【上海発】物流ITサービスを手がけるロジザード(金澤茂則社長)は、中国現地法人として龍騎士供応鏈科技(上海)を設立し、このほど事業活動を開始した。クラウド型倉庫管理システム「e倉管」の販売や導入・運用コンサルティングを展開していく。設立3年目での単年度黒字を目指す。(真鍋 武)

 ロジザードは、2007年に中国市場に進出し、日系物流業を中心とした倉庫管理システムの販売を開始。13年には、上海に連絡事務所を開設し、現地での運用サポートを展開するなど、業容を拡大して約10件の導入実績をあげてきた。
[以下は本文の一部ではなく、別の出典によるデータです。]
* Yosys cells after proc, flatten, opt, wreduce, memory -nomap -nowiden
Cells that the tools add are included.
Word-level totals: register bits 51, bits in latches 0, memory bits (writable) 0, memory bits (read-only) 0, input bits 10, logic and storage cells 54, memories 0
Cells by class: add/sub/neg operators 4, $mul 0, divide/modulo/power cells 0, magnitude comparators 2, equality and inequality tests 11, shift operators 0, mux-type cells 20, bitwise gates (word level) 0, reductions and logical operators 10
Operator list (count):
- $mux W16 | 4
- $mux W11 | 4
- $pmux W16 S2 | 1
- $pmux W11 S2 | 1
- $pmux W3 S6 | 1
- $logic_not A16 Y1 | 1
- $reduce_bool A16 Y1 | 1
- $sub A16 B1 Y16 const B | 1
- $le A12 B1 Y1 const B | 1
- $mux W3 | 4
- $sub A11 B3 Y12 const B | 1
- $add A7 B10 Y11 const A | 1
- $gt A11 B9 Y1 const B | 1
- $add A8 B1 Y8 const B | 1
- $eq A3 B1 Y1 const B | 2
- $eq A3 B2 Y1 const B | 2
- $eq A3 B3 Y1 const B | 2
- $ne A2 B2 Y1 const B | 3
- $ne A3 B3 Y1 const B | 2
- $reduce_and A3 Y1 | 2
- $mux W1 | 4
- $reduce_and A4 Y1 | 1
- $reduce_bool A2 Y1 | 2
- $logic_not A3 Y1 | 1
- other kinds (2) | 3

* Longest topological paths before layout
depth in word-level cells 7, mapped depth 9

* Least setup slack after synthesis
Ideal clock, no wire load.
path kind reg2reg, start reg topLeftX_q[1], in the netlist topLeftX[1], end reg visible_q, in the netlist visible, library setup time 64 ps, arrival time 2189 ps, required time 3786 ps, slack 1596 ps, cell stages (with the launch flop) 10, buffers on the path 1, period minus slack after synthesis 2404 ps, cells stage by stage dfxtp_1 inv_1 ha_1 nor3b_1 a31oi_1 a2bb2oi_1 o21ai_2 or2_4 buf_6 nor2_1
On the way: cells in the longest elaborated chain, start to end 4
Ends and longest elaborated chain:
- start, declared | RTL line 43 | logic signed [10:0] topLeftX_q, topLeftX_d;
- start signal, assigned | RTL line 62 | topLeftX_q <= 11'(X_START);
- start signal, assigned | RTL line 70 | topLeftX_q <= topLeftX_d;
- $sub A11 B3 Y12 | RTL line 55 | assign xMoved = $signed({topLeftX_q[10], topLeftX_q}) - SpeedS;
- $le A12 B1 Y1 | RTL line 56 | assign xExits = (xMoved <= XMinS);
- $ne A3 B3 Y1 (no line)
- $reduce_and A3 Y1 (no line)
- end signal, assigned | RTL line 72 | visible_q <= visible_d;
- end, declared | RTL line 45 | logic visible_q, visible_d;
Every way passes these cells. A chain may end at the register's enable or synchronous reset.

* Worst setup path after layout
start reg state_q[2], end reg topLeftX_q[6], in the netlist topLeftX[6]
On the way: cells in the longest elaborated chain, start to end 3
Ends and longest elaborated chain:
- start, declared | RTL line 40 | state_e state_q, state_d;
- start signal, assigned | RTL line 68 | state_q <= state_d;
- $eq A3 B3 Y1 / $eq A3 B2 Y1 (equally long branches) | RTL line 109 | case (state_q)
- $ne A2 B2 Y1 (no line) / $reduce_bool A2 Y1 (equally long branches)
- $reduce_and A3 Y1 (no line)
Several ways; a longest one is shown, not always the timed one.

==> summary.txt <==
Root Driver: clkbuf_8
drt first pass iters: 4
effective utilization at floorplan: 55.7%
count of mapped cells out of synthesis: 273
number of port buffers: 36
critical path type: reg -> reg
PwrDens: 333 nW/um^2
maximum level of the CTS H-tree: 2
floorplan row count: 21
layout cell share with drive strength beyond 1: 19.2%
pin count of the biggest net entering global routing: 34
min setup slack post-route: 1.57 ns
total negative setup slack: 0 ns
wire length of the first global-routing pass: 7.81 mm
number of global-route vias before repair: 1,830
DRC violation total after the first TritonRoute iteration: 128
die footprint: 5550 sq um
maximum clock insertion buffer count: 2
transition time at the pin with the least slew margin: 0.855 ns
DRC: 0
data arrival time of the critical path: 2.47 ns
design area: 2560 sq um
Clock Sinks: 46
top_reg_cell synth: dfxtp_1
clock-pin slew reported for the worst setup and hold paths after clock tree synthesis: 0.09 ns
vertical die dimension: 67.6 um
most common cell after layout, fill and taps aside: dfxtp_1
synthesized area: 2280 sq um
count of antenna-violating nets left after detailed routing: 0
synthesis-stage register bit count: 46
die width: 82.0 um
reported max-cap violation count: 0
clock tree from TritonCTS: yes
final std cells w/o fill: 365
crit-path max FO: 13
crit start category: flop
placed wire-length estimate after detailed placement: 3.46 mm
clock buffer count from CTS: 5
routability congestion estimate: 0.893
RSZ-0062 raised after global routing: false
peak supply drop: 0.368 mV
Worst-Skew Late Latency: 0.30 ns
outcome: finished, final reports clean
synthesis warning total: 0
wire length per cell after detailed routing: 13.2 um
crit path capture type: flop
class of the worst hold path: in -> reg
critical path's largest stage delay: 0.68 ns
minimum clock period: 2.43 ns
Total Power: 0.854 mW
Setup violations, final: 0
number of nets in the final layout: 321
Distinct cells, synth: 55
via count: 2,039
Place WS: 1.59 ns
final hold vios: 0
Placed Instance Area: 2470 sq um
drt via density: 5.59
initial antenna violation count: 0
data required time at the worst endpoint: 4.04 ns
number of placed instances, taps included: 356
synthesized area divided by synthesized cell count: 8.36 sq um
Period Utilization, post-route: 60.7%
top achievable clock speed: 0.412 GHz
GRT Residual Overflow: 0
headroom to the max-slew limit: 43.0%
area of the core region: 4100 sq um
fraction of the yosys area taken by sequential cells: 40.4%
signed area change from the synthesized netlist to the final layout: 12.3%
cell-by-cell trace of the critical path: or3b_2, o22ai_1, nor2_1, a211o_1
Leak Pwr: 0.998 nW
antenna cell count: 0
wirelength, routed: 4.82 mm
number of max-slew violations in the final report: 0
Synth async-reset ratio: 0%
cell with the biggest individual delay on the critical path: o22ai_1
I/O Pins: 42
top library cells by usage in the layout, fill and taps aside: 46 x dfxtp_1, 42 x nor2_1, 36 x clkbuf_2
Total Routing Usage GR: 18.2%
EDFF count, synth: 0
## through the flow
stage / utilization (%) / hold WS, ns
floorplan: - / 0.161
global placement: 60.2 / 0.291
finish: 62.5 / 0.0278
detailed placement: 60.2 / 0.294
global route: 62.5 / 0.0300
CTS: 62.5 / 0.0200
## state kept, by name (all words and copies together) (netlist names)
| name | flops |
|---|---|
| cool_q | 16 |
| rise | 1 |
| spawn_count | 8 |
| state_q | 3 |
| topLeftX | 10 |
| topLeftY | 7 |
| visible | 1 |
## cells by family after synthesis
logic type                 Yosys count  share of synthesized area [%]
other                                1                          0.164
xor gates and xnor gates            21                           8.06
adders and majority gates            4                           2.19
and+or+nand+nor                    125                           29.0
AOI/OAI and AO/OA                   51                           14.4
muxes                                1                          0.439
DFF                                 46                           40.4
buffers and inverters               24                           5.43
[src/rtl/morse_seq_packer_pkg.sv]
// rtl/morse_seq_packer_pkg.sv - shared symbol codes, encodings and assembly FSM states
package morse_pkg;

  // Codes arriving on Signals from the signal classifier
  localparam logic [2:0] SIG_DOT    = 3'b000;
  localparam logic [2:0] SIG_DASH   = 3'b001;
  localparam logic [2:0] SIG_SPACE  = 3'b010;
  localparam logic [2:0] SIG_ENDSEQ = 3'b011;

  // Two-bit slots inside a packed code word
  localparam logic [1:0] SYM_DOT  = 2'b00;
  localparam logic [1:0] SYM_DASH = 2'b01;
  localparam logic [1:0] SYM_PAD  = 2'b11;

  typedef enum logic [1:0] {
    ST_EMPTY,
    ST_COLLECT,
    ST_SATURATED
  } asm_state_e;

endpackage

[src/rtl/morse_seq_packer_if.sv]
// rtl/morse_seq_packer_if.sv - symbol input and code-word output bundle (MORSE_SYM_COUNT_EN adds SymCount)
interface morse_seq_packer_if #(
  parameter int MAX_SYMBOLS = 5
);
  localparam int SEQ_W = 2 * MAX_SYMBOLS;

  logic [2:0]       Signals;
  logic             SignalValid;
  logic             Clear;
  logic [SEQ_W-1:0] EncSeq;
  logic             Space_EndSeqbar;
  logic             Overflow;
  logic             OutValid;
  logic             OutReady;
  logic             Dropped;
`ifdef MORSE_SYM_COUNT_EN
  localparam int CNT_W = $clog2(MAX_SYMBOLS + 1);
  logic [CNT_W-1:0] SymCount;

  modport master (
    output Signals, SignalValid, Clear, OutReady,
    input  EncSeq, Space_EndSeqbar, Overflow, OutValid, Dropped, SymCount
  );
  modport slave (
    input  Signals, SignalValid, Clear, OutReady,
    output EncSeq, Space_EndSeqbar, Overflow, OutValid, Dropped, SymCount
  );
`else
  modport master (
    output Signals, SignalValid, Clear, OutReady,
    input  EncSeq, Space_EndSeqbar, Overflow, OutValid, Dropped
  );
  modport slave (
    input  Signals, SignalValid, Clear, OutReady,
    output EncSeq, Space_EndSeqbar, Overflow, OutValid, Dropped
  );
`endif
endinterface
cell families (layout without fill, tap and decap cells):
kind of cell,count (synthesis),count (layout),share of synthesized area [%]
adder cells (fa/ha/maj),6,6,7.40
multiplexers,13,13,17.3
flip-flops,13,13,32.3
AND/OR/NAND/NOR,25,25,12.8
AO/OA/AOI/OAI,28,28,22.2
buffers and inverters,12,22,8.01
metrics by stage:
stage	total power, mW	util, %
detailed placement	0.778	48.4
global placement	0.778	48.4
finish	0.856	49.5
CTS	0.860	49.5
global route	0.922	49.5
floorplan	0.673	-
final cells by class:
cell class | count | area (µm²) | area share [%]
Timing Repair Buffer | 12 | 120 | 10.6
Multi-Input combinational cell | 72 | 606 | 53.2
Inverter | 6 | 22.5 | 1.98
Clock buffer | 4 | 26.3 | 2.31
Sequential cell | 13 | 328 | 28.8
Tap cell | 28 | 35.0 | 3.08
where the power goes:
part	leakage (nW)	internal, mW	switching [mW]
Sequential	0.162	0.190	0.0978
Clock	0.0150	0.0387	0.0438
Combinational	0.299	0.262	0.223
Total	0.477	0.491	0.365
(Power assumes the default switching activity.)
[config.mk]
export PLATFORM = sky130hd
export DESIGN_NAME = keypad_operand_entry
export DESIGN_NICKNAME = d
export VERILOG_FILES = /design/src/rtl/calc_keys_pkg.sv /design/src/rtl/keypad_release_filter.sv /design/src/rtl/keypad_operand_entry.sv
export SDC_FILE = /design/constraint.sdc
export NUM_CORES = 1
export LEC_CHECK = 0
export ABC_AREA = 1
export CAP_MARGIN = 25
export CORE_ASPECT_RATIO = 0.75
export CORE_MARGIN = 3
export CORE_UTILIZATION = 39
export DETAILED_ROUTE_END_ITERATION = 16
export GPL_TIMING_DRIVEN = 0
export HOLD_SLACK_MARGIN = 0.05
export SLEW_MARGIN = 20
export SYNTH_ARGS = -nofsm -noshare
export SYNTH_HDL_FRONTEND = slang
export SYNTH_SLANG_ARGS = --single-unit
[constraint.sdc]
create_clock -name clk -period 12.55 [get_ports clk]
set_input_delay 1.255 -clock clk [delete_from_list [all_inputs] [get_ports clk]]
set_output_delay 1.255 -clock clk [all_outputs]
set_load 0.005 [all_outputs]
[src/rtl/calc_keys_pkg.sv]
// Key codes and release-filter states shared by
// the keypad operand entry block.
package calc_keys_pkg;

  localparam logic [3:0] KEY_BKSP = 4'd10;
  localparam logic [3:0] KEY_CLR  = 4'd11;
  localparam logic [3:0] KEY_ENT  = 4'd12;

  typedef enum logic [1:0] {
    IDLE,
    HELD,
    WAIT_REL
  } rel_state_e;

  function automatic logic is_digit(
    input logic [3:0] k
  );
    return k < 4'd10;
  endfunction

endpackage

[src/rtl/keypad_release_filter.sv]
// Press/release qualifier: one accept per press,
// release needs RELEASE_CYCLES all-high samples.
module keypad_release_filter
  import calc_keys_pkg::*;
#(
  parameter int RELEASE_CYCLES = 4
) (
  input  logic       clk,
  input  logic       rst_n,
  input  logic [3:0] Col,
  output logic       key_accept
);

  localparam int CW = $clog2(RELEASE_CYCLES + 1);
  localparam logic [CW-1:0] CNT_LAST =
    CW'(RELEASE_CYCLES - 1);
  localparam logic [CW-1:0] CNT_ONE = CW'(1);

  rel_state_e    state_q;
  logic [CW-1:0] cnt_q;
  logic          held;

  assign held = ~&Col;

  // Accept fires in the same cycle the press is
  // first seen so the action lands on that edge.
  assign key_accept = (state_q == IDLE) & held;

  // Release FSM; reset lands in WAIT_REL so a key
  // held through reset is never accepted.
  always_ff @(posedge clk or negedge rst_n) begin
    if (!rst_n) begin
      state_q <= WAIT_REL;
      cnt_q   <= '0;
    end else begin
      unique case (state_q)
        IDLE: begin
          if (held) state_q <= HELD;
        end
        HELD: begin
          if (!held) begin
            if (RELEASE_CYCLES == 1) begin
              state_q <= IDLE;
            end else begin
              state_q <= WAIT_REL;
              cnt_q   <= CNT_ONE;
            end
          end
        end
        WAIT_REL: begin
          if (held) begin
            cnt_q <= '0;
          end else if (cnt_q == CNT_LAST) begin
            state_q <= IDLE;
            cnt_q   <= '0;
          end else begin
            cnt_q <= cnt_q + CNT_ONE;
          end
        end
        default: begin
          state_q <= WAIT_REL;
          cnt_q   <= '0;
        end
      endcase
    end
  end

endmodule
<file path="config.mk">
export PLATFORM = sky130hd
export DESIGN_NAME = fwd_hazard_unit
export DESIGN_NICKNAME = d
export VERILOG_FILES = /design/src/rtl/fwd_pkg.sv /design/src/rtl/fwd_src_sel.sv /design/src/rtl/fwd_hazard_unit.sv
export SDC_FILE = /design/constraint.sdc
export NUM_CORES = 1
export LEC_CHECK = 0
export ABC_AREA = 1
export CORE_ASPECT_RATIO = 0.75
export CORE_MARGIN = 3
export CORE_UTILIZATION = 50
export CTS_CLUSTER_SIZE = 24
export DETAILED_ROUTE_END_ITERATION = 10
export PLACE_DENSITY = 0.8
export SLEW_MARGIN = 10
export SYNTH_ARGS = -nofsm -noshare
export SYNTH_HDL_FRONTEND = slang
export SYNTH_SLANG_ARGS = --single-unit
</file>
<file path="constraint.sdc">
create_clock -name clk -period 2.8 [get_ports clk]
set_clock_uncertainty 0.2 [all_clocks]
set_input_delay 0.56 -clock clk [delete_from_list [all_inputs] [get_ports clk]]
set_output_delay 0.56 -clock clk [all_outputs]
set_load 0.05 [all_outputs]
</file>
 しかし、中国におけるクラウドサービスの提供で必要となるICPライセンスを日本企業が取得することは困難なことから、これまでは、同社のクラウド型倉庫管理システム「ロジザードZERO」をオンプレミス版として販売してきた。そのため、ユーザーにとっては初期費用の負担が大きく、導入期間も長くかかるというネックを抱えていた。

 そこでロジザードは、ICPライセンスを有する地場ITベンダーの晟元信息技術(大連)と提携。同社にロジザードZEROをOEM供給することで、e倉管としてクラウド型での提供を実現した。これに伴い今回、上海事務所を現地法人に発展させたかたちだ。ユーザーは、初期費用を抑えた月額制サービスとして利用できるほか、元による決済が可能となる。

 現在、龍騎士供応鏈科技(上海)の従業員数は約10人。日系・非日系を問わず、中国国内の倉庫で製品の出入荷や在庫管理を行う商社や製造業、卸小売業、物流業を主なターゲットとしてe倉管を販売していく。

劉菲
副総経理
 劉菲副総経理は、「競争が激しくなって、高い品質の物流が求められているEコマース関連の事業を展開する企業の需要を期待している。中国国内におけるブランド名をe倉管にしたのもそのためだ」と説明する。

 また、e倉管に加え、ERPやPOS、EC管理などのサプライチェーンに関わる連携製品も提案していく。中国における物流網の構築を必要とする企業に対しては、既存ユーザーの物流業を紹介するサービスも提供する方針だ。